Competitive advantage (Avantage concurrentiel) : “Implementing a value creating strategy not simultaneously being implemented by any current or potential competitors” (Implémenter une stratégie créatrice de valeur qui n’est pas simultanément implémentée par un concurrent actuel ou potentiel).

Sustained competitive advantage (Avantage concurrentiel durable) : “Competitive advantage whom other firms are unable to duplicate the benefits” (Un avantage concurrentiel dont les autres entreprises sont incapables de reproduire les bénéfices).

J. Barney précise que l’avantage concurrentiel durable n’induit pas une certaine notion de temps, ni même qu’il est éternel : une modification de la structure de l’industrie peut le défaire.

Le jeu concurrentiel avec des ressources homogènes et parfaitement mobiles

D’après l’auteur, il ne peut de facto pas y avoir d’avantage concurrentiel dans cette configuration de marché.
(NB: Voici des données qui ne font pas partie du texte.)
### src/rtl/xarb_pkg.sv
// Shared types and helpers for the two-requester arbitrated result slot.
// Holds the default widths, the slot state encoding and the result bit format.
package xarb_pkg;

    localparam int DW_DEF = 4;
    localparam int CW_DEF = 8;

    typedef enum logic {
        IDLE = 1'b0,
        HOLD = 1'b1
    } state_t;

    // Result format: every odd bit carries the AND-reduction, every even bit is zero.
    function automatic logic fmt_bit(input logic r, input int idx);
        return r && (idx % 2 == 1);
    endfunction

endpackage

### src/rtl/xarb_rr2.sv
// Two-way round-robin grant. The pointer remembers the last granted requester
// and moves only when the caller reports an accepted transfer.
module xarb_rr2 (
    input  logic       clk,
    input  logic       rst_n,
    input  logic [1:0] req,
    input  logic       advance,
    output logic [1:0] gnt
);

    logic last_p1;

    // Reset value 1 makes requester 0 win the first tie.
    always_ff @(posedge clk or negedge rst_n) begin
        if (!rst_n)
            last_p1 <= 1'b1;
        else if (advance)
            last_p1 <= gnt[1];
    end

    always_comb begin
        gnt = req;
        if (req == 2'b11)
            gnt = last_p1 ? 2'b01 : 2'b10;
    end

endmodule

### src/rtl/xarb_ctrl.sv
// Arbitrated single-entry result slot: two requesters compete for one
// registered result; each accepted operand is reduced, formatted and counted.
module xarb_ctrl
    import xarb_pkg::*;
#(
    parameter int DW = DW_DEF,
    parameter int CW = CW_DEF
) (
    input  logic          clk,
    input  logic          rst_n,
    input  logic          a0_valid,
    input  logic [DW-1:0] a0,
    output logic          a0_ready,
    input  logic          a1_valid,
    input  logic [DW-1:0] a1,
    output logic          a1_ready,
    output logic [DW-1:0] reg_out,
    output logic          res_valid,
    output logic          res_id,
    input  logic          res_ready,
    output logic [CW-1:0] cnt0,
    output logic [CW-1:0] cnt1
);

    logic [1:0]    req;
    logic [1:0]    gnt;
    logic [1:0]    rdy;
    logic          slot_free;
    logic          accept;
    state_t        state_p1;
    state_t        state_nxt;
    logic [DW-1:0] opnd;
    logic [DW-1:0] fmt_data;
    logic [DW-1:0] data_p1;
    logic          id_p1;
    logic [CW-1:0] cnt0_p1;
    logic [CW-1:0] cnt1_p1;

    assign req = {a1_valid, a0_valid};

    xarb_rr2 u_rr (
        .clk     (clk),
        .rst_n   (rst_n),
        .req     (req),
        .advance (accept),
        .gnt     (gnt)
    );

    // Ready depends only on registered state, requester valids and res_ready.
    always_comb begin
        state_nxt = state_p1;
        slot_free = (state_p1 == IDLE) || res_ready;
        rdy       = gnt & {2{slot_free & rst_n}};
        accept    = |rdy;
        if (accept)
            state_nxt = HOLD;
        else if (res_ready)
            state_nxt = IDLE;
    end

    always_comb begin
        opnd = gnt[1] ? a1 : a0;
        for (int i = 0; i < DW; i++)
            fmt_data[i] = fmt_bit(&opnd, i);
    end

    always_ff @(posedge clk or negedge rst_n) begin
        if (!rst_n)
            state_p1 <= IDLE;
        else
            state_p1 <= state_nxt;
    end

    // ---- result / count stage (p1) ----
    always_ff @(posedge clk or negedge rst_n) begin
        if (!rst_n) begin
            data_p1 <= '0;
            id_p1   <= 1'b0;
            cnt0_p1 <= '0;
            cnt1_p1 <= '0;
        end else if (accept) begin
            data_p1 <= fmt_data;
            id_p1   <= gnt[1];
            if (gnt[1])
                cnt1_p1 <= cnt1_p1 + CW'(1);
            else
                cnt0_p1 <= cnt0_p1 + CW'(1);
        end
    end

    assign a0_ready  = rdy[0];
    assign a1_ready  = rdy[1];
    assign reg_out   = data_p1;
    assign res_valid = (state_p1 == HOLD);
    assign res_id    = id_p1;
    assign cnt0      = cnt0_p1;
    assign cnt1      = cnt1_p1;

endmodule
En effet, toutes les entreprises peuvent acquérir toutes les ressources nécessaires à l’implémentation d’une stratégie gagnante, et aucun avantage concurrentiel n’est possible. De même, J. Barney discrédite l’idée d’un avantage au premier entrant dans cette situation puisque les entreprises sont identiques dans leur composition, y compris dans leur processus de décision et leur capacité à détecter les opportunités. Toutes les entreprises sont donc amenées à saisir les mêmes opportunités. Enfin, l’idée de barrière à l’entrée permettant l’établissement d’un avantage concurrentiel exige de fait une hétérogénéité des ressources entre les entreprises, puisque cette barrière est elle-même une ressource que d’autres n’ont pas. En conclusion, une théorie de l’avantage concurrentiel ne peut pas s’accomoder d’une hypothèse ou les ressources présentes sur le marché sont homogènes et parfaitement mobiles.
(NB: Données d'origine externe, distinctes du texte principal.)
===== config.mk =====
export PLATFORM = sky130hd
export DESIGN_NAME = character_physics
export DESIGN_NICKNAME = d
export VERILOG_FILES = /design/src/rtl/char_pkg.sv /design/src/rtl/character_physics_tile_probe.sv /design/src/rtl/character_physics.sv
export SDC_FILE = /design/constraint.sdc
export NUM_CORES = 2
export LEC_CHECK = 0
export BUFFER_PORTS_ARGS = -buffer_cell sky130_fd_sc_hd__buf_2
export CORE_AREA = 3 3 494 496
export DETAILED_ROUTE_END_ITERATION = 12
export DIE_AREA = 0 0 497 499
export PLACE_DENSITY_LB_ADDON = 0.2
export SLEW_MARGIN = 20
export SYNTH_ARGS = -nofsm -noshare
export SYNTH_HDL_FRONTEND = slang
export SYNTH_HIERARCHICAL = 1
export SYNTH_SLANG_ARGS = --single-unit

===== constraint.sdc =====
create_clock -name frame_clk -period 10.71 [get_ports frame_clk]
set_clock_uncertainty 0.05 [all_clocks]
set_input_delay 2.142 -clock frame_clk [delete_from_list [all_inputs] [get_ports frame_clk]]
set_output_delay 2.142 -clock frame_clk [all_outputs]
set_load 0.02 [all_outputs]

===== src/rtl/char_pkg.sv =====
// Shared keycodes, movement state encoding and signed arithmetic types
// for the per-frame character mover.
package char_pkg;

  localparam logic [7:0] KEY_A = 8'h04;
  localparam logic [7:0] KEY_D = 8'h07;
  localparam logic [7:0] KEY_W = 8'h1A;

  typedef enum logic [1:0] {
    GROUND = 2'd0,
    RISE   = 2'd1,
    FALL   = 2'd2
  } ch_state_t;

  typedef logic signed [4:0]  vel_t;
  typedef logic signed [10:0] cand_t;

endpackage


===== src/rtl/character_physics_tile_probe.sv =====
// Combinational tile-map probe: ORs the solid bits of one fixed column (or row)
// across an inclusive span of rows (or columns).
module tile_probe #(
  parameter int ROWS      = 30,
  parameter int COLS      = 40,
  parameter bit COL_PROBE = 1'b1,
  parameter int IDX_W     = 6,
  parameter int SPAN_W    = 5
) (
  input  logic [ROWS-1:0][COLS-1:0] tile,
  input  logic [IDX_W-1:0]          idx,
  input  logic [SPAN_W-1:0]         lo,
  input  logic [SPAN_W-1:0]         hi,
  output logic                      hit,
  output logic [IDX_W-1:0]          hit_idx
);

  assign hit_idx = idx;

  if (COL_PROBE) begin : g_col
    always_comb begin
      hit = 1'b0;
      for (int r = 0; r < ROWS; r++) begin
        if (r >= int'(lo) && r <= int'(hi) && tile[r][idx]) hit = 1'b1;
      end
    end
  end else begin : g_row
    always_comb begin
      hit = 1'b0;
      for (int c = 0; c < COLS; c++) begin
        if (c >= int'(lo) && c <= int'(hi) && tile[idx][c]) hit = 1'b1;
      end
    end
  end

endmodule


===== src/rtl/character_physics.sv =====
// Per-frame character mover with gravity/jump state, border clamping and
// per-axis tile collision (horizontal resolved before vertical).
module character_physics
  import char_pkg::*;
#(
  parameter int CH_W       = 23,
  parameter int CH_H       = 30,
  parameter int X_START    = 80,
  parameter int Y_START    = 64,
  parameter int X_STEP     = 2,
  parameter int JUMP_V     = 6,
  parameter int GRAVITY    = 1,
  parameter int MAX_FALL   = 8,
  parameter int TILE_SHIFT = 4,
  parameter int ROWS       = 30,
  parameter int COLS       = 40,
  parameter int SCR_W      = 640,
  parameter int SCR_H      = 480,
  parameter int BORDER     = 16
) (
  input  logic                      frame_clk,
  input  logic                      Reset,
  input  logic [7:0]                keycode,
  input  logic [ROWS-1:0][COLS-1:0] tile,
  output logic [9:0]                chX,
  output logic [9:0]                chY,
  output logic [9:0]                chW,
  output logic [9:0]                chH,
  output logic [1:0]                state,
  output logic                      on_ground
);

  localparam int RW   = (ROWS > 1) ? $clog2(ROWS) : 1;
  localparam int CW   = (COLS > 1) ? $clog2(COLS) : 1;
  localparam int XMIN = BORDER;
  localparam int XMAX = SCR_W - BORDER - CH_W;
  localparam int YMIN = BORDER;
  localparam int YMAX = SCR_H - BORDER - CH_H;

  if (JUMP_V > 15 || MAX_FALL > 15) begin : g_bad_vel
    $error("character_physics: JUMP_V and MAX_FALL must be <= 15");
  end

  function automatic logic [9:0] clamp(input cand_t v, input int lo, input int hi);
    if (v < cand_t'(lo)) return 10'(lo);
    if (v > cand_t'(hi)) return 10'(hi);
    return 10'(v);
  endfunction

  logic [9:0] x, y;
  vel_t       vy;
  ch_state_t  st;

  // Horizontal: step, clamp, then snap flush against a wall column.
  cand_t      dx, cand_x;
  logic       dx_pos, dx_neg;
  logic [9:0] cx, edge_x, x_next;
  logic [CW-1:0] col_idx, col_hit_idx;
  logic [RW-1:0] h_row_lo, h_row_hi;
  logic          col_hit;

  always_comb begin
    dx = '0;
    if (keycode == KEY_A)      dx = -cand_t'(X_STEP);
    else if (keycode == KEY_D) dx = cand_t'(X_STEP);
  end

  assign dx_neg   = dx[10];
  assign dx_pos   = !dx[10] && (dx != '0);
  assign cand_x   = cand_t'({1'b0, x}) + dx;
  assign cx       = clamp(cand_x, XMIN, XMAX);
  assign edge_x   = dx_pos ? cx + 10'(CH_W - 1) : cx;
  assign col_idx  = CW'(edge_x >> TILE_SHIFT);
  assign h_row_lo = RW'(y >> TILE_SHIFT);
  assign h_row_hi = RW'((y + 10'(CH_H - 1)) >> TILE_SHIFT);

  tile_probe #(
    .ROWS(ROWS), .COLS(COLS), .COL_PROBE(1'b1), .IDX_W(CW), .SPAN_W(RW)
  ) u_col_probe (
    .tile(tile), .idx(col_idx), .lo(h_row_lo), .hi(h_row_hi),
    .hit(col_hit), .hit_idx(col_hit_idx)
  );

  always_comb begin
    x_next = cx;
    if (dx_pos && col_hit)      x_next = (10'(col_hit_idx) << TILE_SHIFT) - 10'(CH_W);
    else if (dx_neg && col_hit) x_next = (10'(col_hit_idx) + 10'd1) << TILE_SHIFT;
  end

  // Vertical: velocity update, then a single row probe at the leading edge.
  logic       key_w, support_chk, vy_pos, vy_neg, row_hit;
  cand_t      vy_sum, vy_pre, cand_y, vy_next;
  logic [9:0] cy, row_px, y_next;
  logic [RW-1:0] row_idx, row_hit_idx;
  logic [CW-1:0] v_col_lo, v_col_hi;
  ch_state_t     st_next;

  assign key_w       = (keycode == KEY_W);
  assign support_chk = (st == GROUND) && !key_w;
  assign vy_sum      = cand_t'(vy) + cand_t'(GRAVITY);

  always_comb begin
    vy_pre = vy_sum;
    if (st == GROUND)                       vy_pre = key_w ? -cand_t'(JUMP_V) : cand_t'(GRAVITY);
    else if (vy_sum > cand_t'(MAX_FALL))    vy_pre = cand_t'(MAX_FALL);
  end

  assign vy_neg = vy_pre[10];
  assign vy_pos = !vy_pre[10] && (vy_pre != '0);
  assign cand_y = cand_t'({1'b0, y}) + vy_pre;
  assign cy     = clamp(cand_y, YMIN, YMAX);

  // On the ground the probe looks at the row just below the feet; with a
  // one-pixel gravity step that row is also the landing row of the first
  // falling frame, so one probe covers both.
  always_comb begin
    row_px = cy;
    if (support_chk) row_px = y + 10'(CH_H);
    else if (vy_pos) row_px = cy + 10'(CH_H - 1);
  end

  assign row_idx  = RW'(row_px >> TILE_SHIFT);
  assign v_col_lo = CW'(x_next >> TILE_SHIFT);
  assign v_col_hi = CW'((x_next + 10'(CH_W - 1)) >> TILE_SHIFT);

  tile_probe #(
    .ROWS(ROWS), .COLS(COLS), .COL_PROBE(1'b0), .IDX_W(RW), .SPAN_W(CW)
  ) u_row_probe (
    .tile(tile), .idx(row_idx), .lo(v_col_lo), .hi(v_col_hi),
    .hit(row_hit), .hit_idx(row_hit_idx)
  );

  always_comb begin
    y_next  = cy;
    vy_next = vy_pre;
    st_next = vy_neg ? RISE : FALL;
    if (support_chk && row_hit) begin
      y_next  = y;
      vy_next = '0;
      st_next = GROUND;
    end else if (vy_pos) begin
      if (row_hit) begin
        y_next  = (10'(row_hit_idx) << TILE_SHIFT) - 10'(CH_H);
        vy_next = '0;
        st_next = GROUND;
      end else if (cand_y >= cand_t'(YMAX)) begin
        vy_next = '0;
        st_next = GROUND;
      end
    end else if (vy_neg) begin
      if (row_hit) begin
        y_next  = (10'(row_hit_idx) + 10'd1) << TILE_SHIFT;
        vy_next = '0;
        st_next = FALL;
      end else if (cand_y <= cand_t'(YMIN)) begin
        vy_next = '0;
        st_next = FALL;
      end
    end
  end

  always_ff @(posedge frame_clk or posedge Reset) begin
    if (Reset) begin
      x  <= 10'(X_START);
      y  <= 10'(Y_START);
      vy <= '0;
      st <= FALL;
    end else begin
      x  <= x_next;
      y  <= y_next;
      vy <= vel_t'(vy_next);
      st <= st_next;
    end
  end

  assign chX       = x;
  assign chY       = y;
  assign chW       = 10'(CH_W);
  assign chH       = 10'(CH_H);
  assign state     = st;
  assign on_ground = (st == GROUND);

endmodule


# After elaboration in Yosys (flattened, before gate mapping)
# Index checks and enable logic that the tools add are counted.
[totals]
out_inout_bits = 43
regBits = 27
in_bits = 1210
wordCells = 491
[classes]
addsub = 12
n_reduce_logical = 150
muxes = 175
n_eq_ne = 3
n_lt_le_gt_ge = 147
[op_table]
columns = ["op", "count"]
rows = [
  ["$bmux W40 S5", 1],
  ["$bmux W1 S6", 30],
  ["$mux W10", 15],
  ["$logic_and A1 B1 Y1", 144],
  ["$mux W1", 106],
  ["$ge A5 B6 Y1 const A", 16],
  ["$le A5 B6 Y1 const A", 16],
  ["$ge A5 B5 Y1 const A", 14],
  ["$le A5 B5 Y1 const A", 14],
  ["$ge A4 B6 Y1 const A", 8],
  ["$ge A6 B6 Y1 const A", 8],
  ["$le A4 B6 Y1 const A", 8],
  ["$le A6 B6 Y1 const A", 8],
  ["$mux W11", 4],
  ["$ge A4 B5 Y1 const A", 8],
  ["$le A4 B5 Y1 const A", 8],
  ["$mux W40", 1],
  ["$mux W5", 7],
  ["$add A9 B5 Y9 const B", 3],
  ["$ge A3 B6 Y1 const A", 4],
  ["$le A3 B6 Y1 const A", 4],
  ["$add A11 B11 Y11", 2],
  ["$lt A11 B6 Y1 const B", 2],
  ["$reduce_bool A11 Y1", 2],
  ["other kinds (29)", 54],
]

# Longest topological paths before layout
[logic_depth]
word_depth = 94
ltp_mapped = 54
mapped_depth_nobuf = 43

# Cells and area by module
# The synthesis kept the hierarchy.
[modules_own_cells]
columns = ["mod", "cells_per_inst", "instances", "seq_area_each_um2", "area_each_um2"]
rows = [
  ["tile_probe at u_row_probe", 1036, 1, 0.0, 10872.9],
  ["tile_probe at u_col_probe", 1092, 1, 0.0, 10710.3],
  ["character_physics", 490, 1, 680.7, 3639.7],
]

# Worst setup path before layout
# Ideal clock, no wire load.
[synth_path]
path_type = "input -> register"
startpoint = "input keycode[5]"
endpoint = "register vy[2]"
t_arrival_ns = 12.094
t_required_ns = 10.573
slack_ns = -1.521
setup_time_ns = 0.087
stages = 45
path_cell_list = "nor3_1 and3_1 clkbuf_1 nand2_1 inv_1 ha_1 buf_2 a21oi_1 mux2_2 o31ai_2 nor3_1 or3_1 buf_6 a221oi_1 buf_2 buf_2 buf_2 clkbuf_1 (+9 left out) a211o_1 or3_4 a21boi_4 nand2_1 xnor2_1 clkbuf_1 or2_2 buf_1 o2111ai_1 o21ai_1 or4_1 or3_1 or4_1 clkbuf_1 a21o_1 o21ai_0 o21ai_0 nor3_1"
[synth_between]
elab_chain_len = 94
[synth_rtl]
columns = ["item", "line_no", "text"]
rows = [
  ["start, declared", "character_physics.sv:23", "input logic [7:0] keycode,"],
  ["$eq A8 B3 Y1", "character_physics.sv:65", "else if (keycode == KEY_D) dx = cand_t'(X_STEP);"],
  ["$mux W2", "character_physics.sv:65", ""],
  ["$mux W11 *", "character_physics.sv:64", "if (keycode == KEY_A) dx = -cand_t'(X_STEP);"],
  ["$add A11 B11 Y11", "character_physics.sv:70", "assign cand_x = cand_t'({1'b0, x}) + dx;"],
  ["$gt A11 B11 Y1", "character_physics.sv:46", "if (v > cand_t'(hi)) return 10'(hi);"],
  ["$mux W1 (2 in a row)", "character_physics.sv:46", ""],
  ["$mux W10", "character_physics.sv:47", "return 10'(v);"],
  ["$mux W10", "character_physics.sv:46", ""],
  ["(+2 left out)", "n/a", ""],
  ["named net edge_x[5]", "character_physics.sv:57", "logic [9:0] cx, edge_x, x_next;"],
  ["(+33 left out)", "n/a", ""],
  ["named net col_hit", "character_physics.sv:60", "logic col_hit;"],
  ["(+4 left out)", "n/a", ""],
  ["named net v_col_hi[3]", "character_physics.sv:95", "logic [CW-1:0] v_col_lo, v_col_hi;"],
  ["(+3 left out)", "n/a", ""],
  ["$mux W1 (38 in a row)", "character_physics_tile_probe.sv:31", "if (c >= int'(lo) && c <= int'(hi) && tile[idx][c]) hit = 1'b1;"],
  ["$mux W1 *", "character_physics_tile_probe.sv:31", ""],
  ["named net row_hit", "character_physics.sv:91", "logic key_w, support_chk, vy_pos, vy_neg, row_hit;"],
  ["$mux W5", "character_physics.sv:151", "if (row_hit) begin"],
  ["$mux W5", "character_physics.sv:150", "end else if (vy_neg) begin"],
  ["$mux W5", "character_physics.sv:141", "end else if (vy_pos) begin"],
  ["$mux W5 *", "character_physics.sv:137", "if (support_chk && row_hit) begin"],
  ["named net vy_next[2]", "character_physics.sv:92", "cand_t vy_sum, vy_pre, cand_y, vy_next;"],
  ["end signal, assigned", "character_physics.sv:171", "vy <= vel_t'(vy_next);"],
  ["end, declared", "character_physics.sv:51", "vel_t vy;"],
]
# Mark *: on every way through the listed nets, which the timed path passes. The rest lies on a longest branch. The select of a mux whose other input is x is not followed.
# A chain may end at the register's enable or synchronous reset.

# Worst setup path after layout
[layout_path]
startpoint = "input keycode[0]"
endpoint = "register vy[4]"
[layout_between]
elab_chain_len = 94
[layout_rtl]
columns = ["item", "line_no"]
rows = [
  ["$eq A8 B3 Y1", "character_physics.sv:65"],
  ["$mux W2", "character_physics.sv:65"],
  ["$mux W11 *", "character_physics.sv:64"],
  ["$add A11 B11 Y11", "character_physics.sv:70"],
  ["$gt A11 B11 Y1", "character_physics.sv:46"],
  ["$mux W1 (2 in a row)", "character_physics.sv:46"],
  ["$mux W10", "character_physics.sv:47"],
  ["$mux W10", "character_physics.sv:46"],
  ["(+2 left out)", "n/a"],
  ["named net edge_x[4]", "character_physics.sv:57"],
  ["(+33 left out)", "n/a"],
  ["named net col_hit", "character_physics.sv:60"],
  ["(+3 left out)", "n/a"],
  ["named net x_next[5]", "character_physics.sv:57"],
  ["(+1 left out)", "n/a"],
  ["named net v_col_hi[5]", "character_physics.sv:95"],
  ["(+3 left out)", "n/a"],
  ["$mux W1 (38 in a row)", "character_physics_tile_probe.sv:31"],
  ["$mux W1 *", "character_physics_tile_probe.sv:31"],
  ["named net row_hit", "character_physics.sv:91"],
  ["$mux W5", "character_physics.sv:151"],
  ["$mux W5", "character_physics.sv:150"],
  ["$mux W5", "character_physics.sv:141"],
  ["$mux W5 *", "character_physics.sv:137"],
  ["named net vy_next[4]", "character_physics.sv:92"],
]
# Marks and branches as above.

==> flow_metrics.tcl <==
set metrics [dict create \
    end_kind "flip-flop" \
    final_non_filler_cell_total 7818 \
    tcrit_tclk_final_pct 120.1 \
    slowest_stage "sky130_fd_sc_hd__or4_4" \
    dr_total_vias 38283 \
    syn-cell-area_um2 25220 \
    vias_in_the_first_global_route 37929 \
    asyncSetResetFlopFracSynth_pct 100.0 \
    detailed_place.area_um2 42250 \
    grt_first_pass_wirelength_um 445300 \
    vias_per_cell 4.897 \
    die_x_um 497 \
    clock_insertion_delay_at_the_later_pin_of_the_skew_report_ns 0.28 \
    cts_htree_levels 1 \
    overflow 0 \
    setup_violation_total_in_the_final_timing_report 17 \
    initial_core_util_pct 10.51 \
    failing_checks "setup timing" \
    synth_flop_cell "sky130_fd_sc_hd__dfrtp_1" \
    fin_crit_ns 12.87 \
    drt_iter0_markers 4264 \
    layout_cell_area_excl_fill_um2 44040 \
    number_of_register_bits_inferred_by_synthesis 27 \
    timing.rr.end "vy[4]" \
    final.setup.tns_ns -35.12 \
    wirelength_um 360300 \
    cts_num_sinks 27 \
    preCtsSetupSlack_ns -3.515 \
    total_power_w 0.02243 \
    grt_max_degree 39 \
    synth_top_cells_by_area "sky130_fd_sc_hd__mux4_2, sky130_fd_sc_hd__mux2i_1, sky130_fd_sc_hd__nand2_1" \
    data_arrival_critical_path_ns 13.03 \
    gp_congestion 1.012 \
    timing_worst_setup_path_type "primary input to flip-flop" \
    max_slew.worst_pin.slew_ns 1.222 \
    final_net_count 5753 \
    r2r_start "chX[1]" \
    clock_root_buffer "sky130_fd_sc_hd__clkbuf_16" \
    setup_ws_ns -2.157 \
    ir_worst_vdd_mv 0.2206 \
    cp_common_cell "sky130_fd_sc_hd__nand4_1" \
    dpl.hpwl_um 327200 \
    layout_commonest_cell "sky130_fd_sc_hd__buf_2" \
    status "finished with violations" \
    nature_of_the_critical_path_startpoint "primary input" \
    syn_inst 2618 \
    power.density_cell_area_nw_per_um2 509.2 \
    numPlacedInstances 7640 \
    synth.largest_area_cell "sky130_fd_sc_hd__mux4_2" \
    drv_cap 0 \
    min_delay_path_depth 2 \
    cts.clk_slew.worst_paths_ns 0.09 \
    crit_required_ns 10.88 \
    drv_slew 0 \
    maxClockFrequency_mhz 77.72 \
    final_hold_viol_count 0 \
    synth_edf_count 0 \
    cts_max_path_buffers 2 \
    most-common-layout-cells "sky130_fd_sc_hd__buf_2, sky130_fd_sc_hd__buf_4, sky130_fd_sc_hd__mux4_2" \
    initial_antenna_violation_count 322 \
    yosysSeqAreaShare_pct 2.699 \
    fp.dieArea_um2 248000 \
    firstDrtPassIters 6 \
    max-slew-margin-rel_pct 18.02 \
    holdCritPathClass "flip-flop to flip-flop" \
    fp.coreArea_um2 240100 \
    routedWlPerCell_um 46.08 \
    io_buffer_count 1232 \
    power.static_leakage_nw 18.89 \
    hold_path_origin "chX[0]" \
    post_route_cells_drive_above_1_share_pct 63.11 \
    reg2reg_slack_ns -0.22 \
    synth.yosys.warnings 6 \
    crit_fanout 6 \
    grt.total_usage_pct 27.66 \
    numCtsBuffers 3 \
    die_y_um 499 \
    post_synth.cell_area_avg_um2 9.634 \
    area.growth.synth_to_final_pct 74.62 \
    worstRegToRegCells 45 \
    synth_cell_type_count 96 \
    synthDominantCellAreaShare_pct 38.93 \
    critical_path.max_stage_delay_ns 0.61 \
    antenna_violating_nets_post_route 0 \
    hold_end "chX[0]" \
    core_rows 180 \
    ios 1253 \
    grt_setup_unrepaired "yes" \
    tritoncts "built" \
    drc 0 \
]
synth_stat cells (16+ instances only):
cell and count:
sky130_fd_sc_hd__mux4_2 436, sky130_fd_sc_hd__mux2i_1 322, sky130_fd_sc_hd__nand2_1 197, sky130_fd_sc_hd__clkbuf_1 134
sky130_fd_sc_hd__o21ai_0 132, sky130_fd_sc_hd__a21oi_1 129, sky130_fd_sc_hd__nor2_1 127, sky130_fd_sc_hd__a22oi_1 90
sky130_fd_sc_hd__a221oi_1 82, sky130_fd_sc_hd__nand3_1 70, sky130_fd_sc_hd__buf_2 69, sky130_fd_sc_hd__buf_4 68
sky130_fd_sc_hd__mux2_2 42, sky130_fd_sc_hd__o211ai_1 42, sky130_fd_sc_hd__inv_1 40, sky130_fd_sc_hd__nor3_1 39
sky130_fd_sc_hd__a211oi_1 29, sky130_fd_sc_hd__nand4_1 28, sky130_fd_sc_hd__xnor2_1 27, sky130_fd_sc_hd__a221o_1 26
sky130_fd_sc_hd__ha_1 26, sky130_fd_sc_hd__nor2b_1 25, sky130_fd_sc_hd__buf_6 23, sky130_fd_sc_hd__dfrtp_1 23
sky130_fd_sc_hd__o22ai_1 22, sky130_fd_sc_hd__and3_1 21, sky130_fd_sc_hd__a31oi_1 20, sky130_fd_sc_hd__buf_1 19
sky130_fd_sc_hd__or3_1 16
where the power goes:
| group | switching (W) | leakage, nW | internal (W) |
|---|---|---|---|
| Clock | 0.0000462 | 0.0423 | 0.0000521 |
| Sequential | 0.0000500 | 0.342 | 0.000141 |
| Combinational | 0.0132 | 18.5 | 0.00893 |
metal layers:
metal  part of all wire, %  routed length [um]  vias to the layer above  GRT usage, %
met1                    41              148200                    19851         34.64
met3                   7.2               25780                      706         6.099
li1                      -                   -                    14930             -
met4                   5.5               19950                      122         11.77
met2                    46              165600                     2674         45.63
met5                  0.21                 748                        -             0
worst max-delay path by stage:
stage | startpoint | end | slack, ns
after floorplan | keycode[3] | vy[2] | -0.57
after global placement | keycode[6] | vy[2] | -4.18
after detailed placement | keycode[3] | vy[2] | -3.52
after CTS | keycode[5] | vy[2] | -1.84
after global routing | keycode[5] | vy[2] | -2.36
final | keycode[0] | vy[4] | -2.16
stage by stage:
step	hold WS (ns)	utilization [%]
2_1_floorplan	0.5474	-
3_3_place_gp	0.5630	17.59
3_5_place_dp	0.5153	17.60
4_1_cts	0.5298	18.07
5_1_grt	0.5661	18.30
6_report	0.5358	18.35
logic make-up after synthesis:
logic type	share of synthesized area [%]
compound gates	21.36
xor+xnor	1.424
fa+ha+maj	1.448
buf+inv	7.560
flops	2.699
mux	54.13
other cells	0.02977
simple gates	11.35
cell type report:
type	count	area [um2]
multi-input cells	2251	23700
well taps	3185	3985
diodes	119	297.8
fillers	27308	196000
clock inverters	1	8.758
inverters	42	165.2
clock buffers	3	75.07
repair buffers	2190	15130
flip-flops and latches	27	680.7
sequential cells by signal (all words and copies together), names as in the netlist:
| register | cells |
|---|---|
| chX | 10 |
| chY | 10 |
| state | 2 |
| vy | 5 |
what timing repair did:
action / CTS / global route
setup buffers: 35 / 17
pin swaps: 46 / 31
gates cloned: 7 / 0
hold buffers: 0 / 0
endpoints found under the setup margin: 17 / 17
resized for setup: 121 / 40
critical path: cells and delay by family:
family          cells  cell delay, ns
simple gates       17            4.36
fa+ha+maj           2            0.53
xor+xnor            2            0.43
compound gates     17            3.31
buf+inv             9            1.52
mux                 2            0.65
Note: power is estimated with default switching activity, not from simulation.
Les ressources de l’entreprise et l’avantage concurrentiel durable

J. Barney expose ensuite les quatre caractéristiques que doit présenter une ressource pour faire profiter l’entreprise d’un avantage concurrentiel durable :

  1. La ressource doit améliorer la performance de l’entreprise (« valuable resources »).
  2. La ressource doit être rare (« rare resources »).
  3. La ressource doit être imparfaitement imitable (« imperfectly imitable resources »).
    • Du fait de conditions historiques uniques (« unique historical conditions »).
    • Du fait de l’ambigüité causale (« causal ambiguity », c’est-à-dire l’impossibilité à déterminer précisément les facteurs à l’origine de l’avantage concurrentiel).
    • Du fait de sa composante sociale complexe (« social complexity » : relations interpersonnelles, réputation de l’entreprise, traits culturels).
  4. La ressource doit être non substituable par une autre ressource (« non substitutability »).

Ces quatre composantes sont à l’origine du modèle VRIN (« Valuable, Rare, Imperfectly imitable, Non substituable) d’analyse des ressources à l’origine de l’avantage concurrentiel.

Application du modèle

L’auteur applique alors ce modèle d’analyse du caractère stratégique des ressources à trois exemples d’entreprise :

  1. Le processus stratégique.
  2. Le traitement de l’information.
  3. La réputation de l’entreprise.

Ouverture vers d’autres disciplines

J. Barney conclut sur le caractère potentiellement fédérateur du modèle d’analyse centré sur les ressources (“resources-based view“). Il discute de sa possible capacité à réconcilier le management stratégique avec l’économie néo-classique ou la théorie behavioriste de la firme.

Certains points de l’analyse sont discutables et font l’objet de critique : par exemple, l’auteur affirme que ne pas connaître la source de son avantage concurrentiel le protège de la concurrence. Il est difficile de postuler que l’ambigüité causale puisse à long terme être une bonne chose, puisqu’elle ne permet pas à l’entreprise de faire évoluer ses compétences en connaissance de cause. Il reste que cet article est effectivement un bon fondement pour l’analyse du caractère stratégique des ressources.

Contribution

Barney, J, (1991), ‘Firm Resources and Sustained Competitive Advantage’, Journal of Management, 17, n°1, pp 99-120.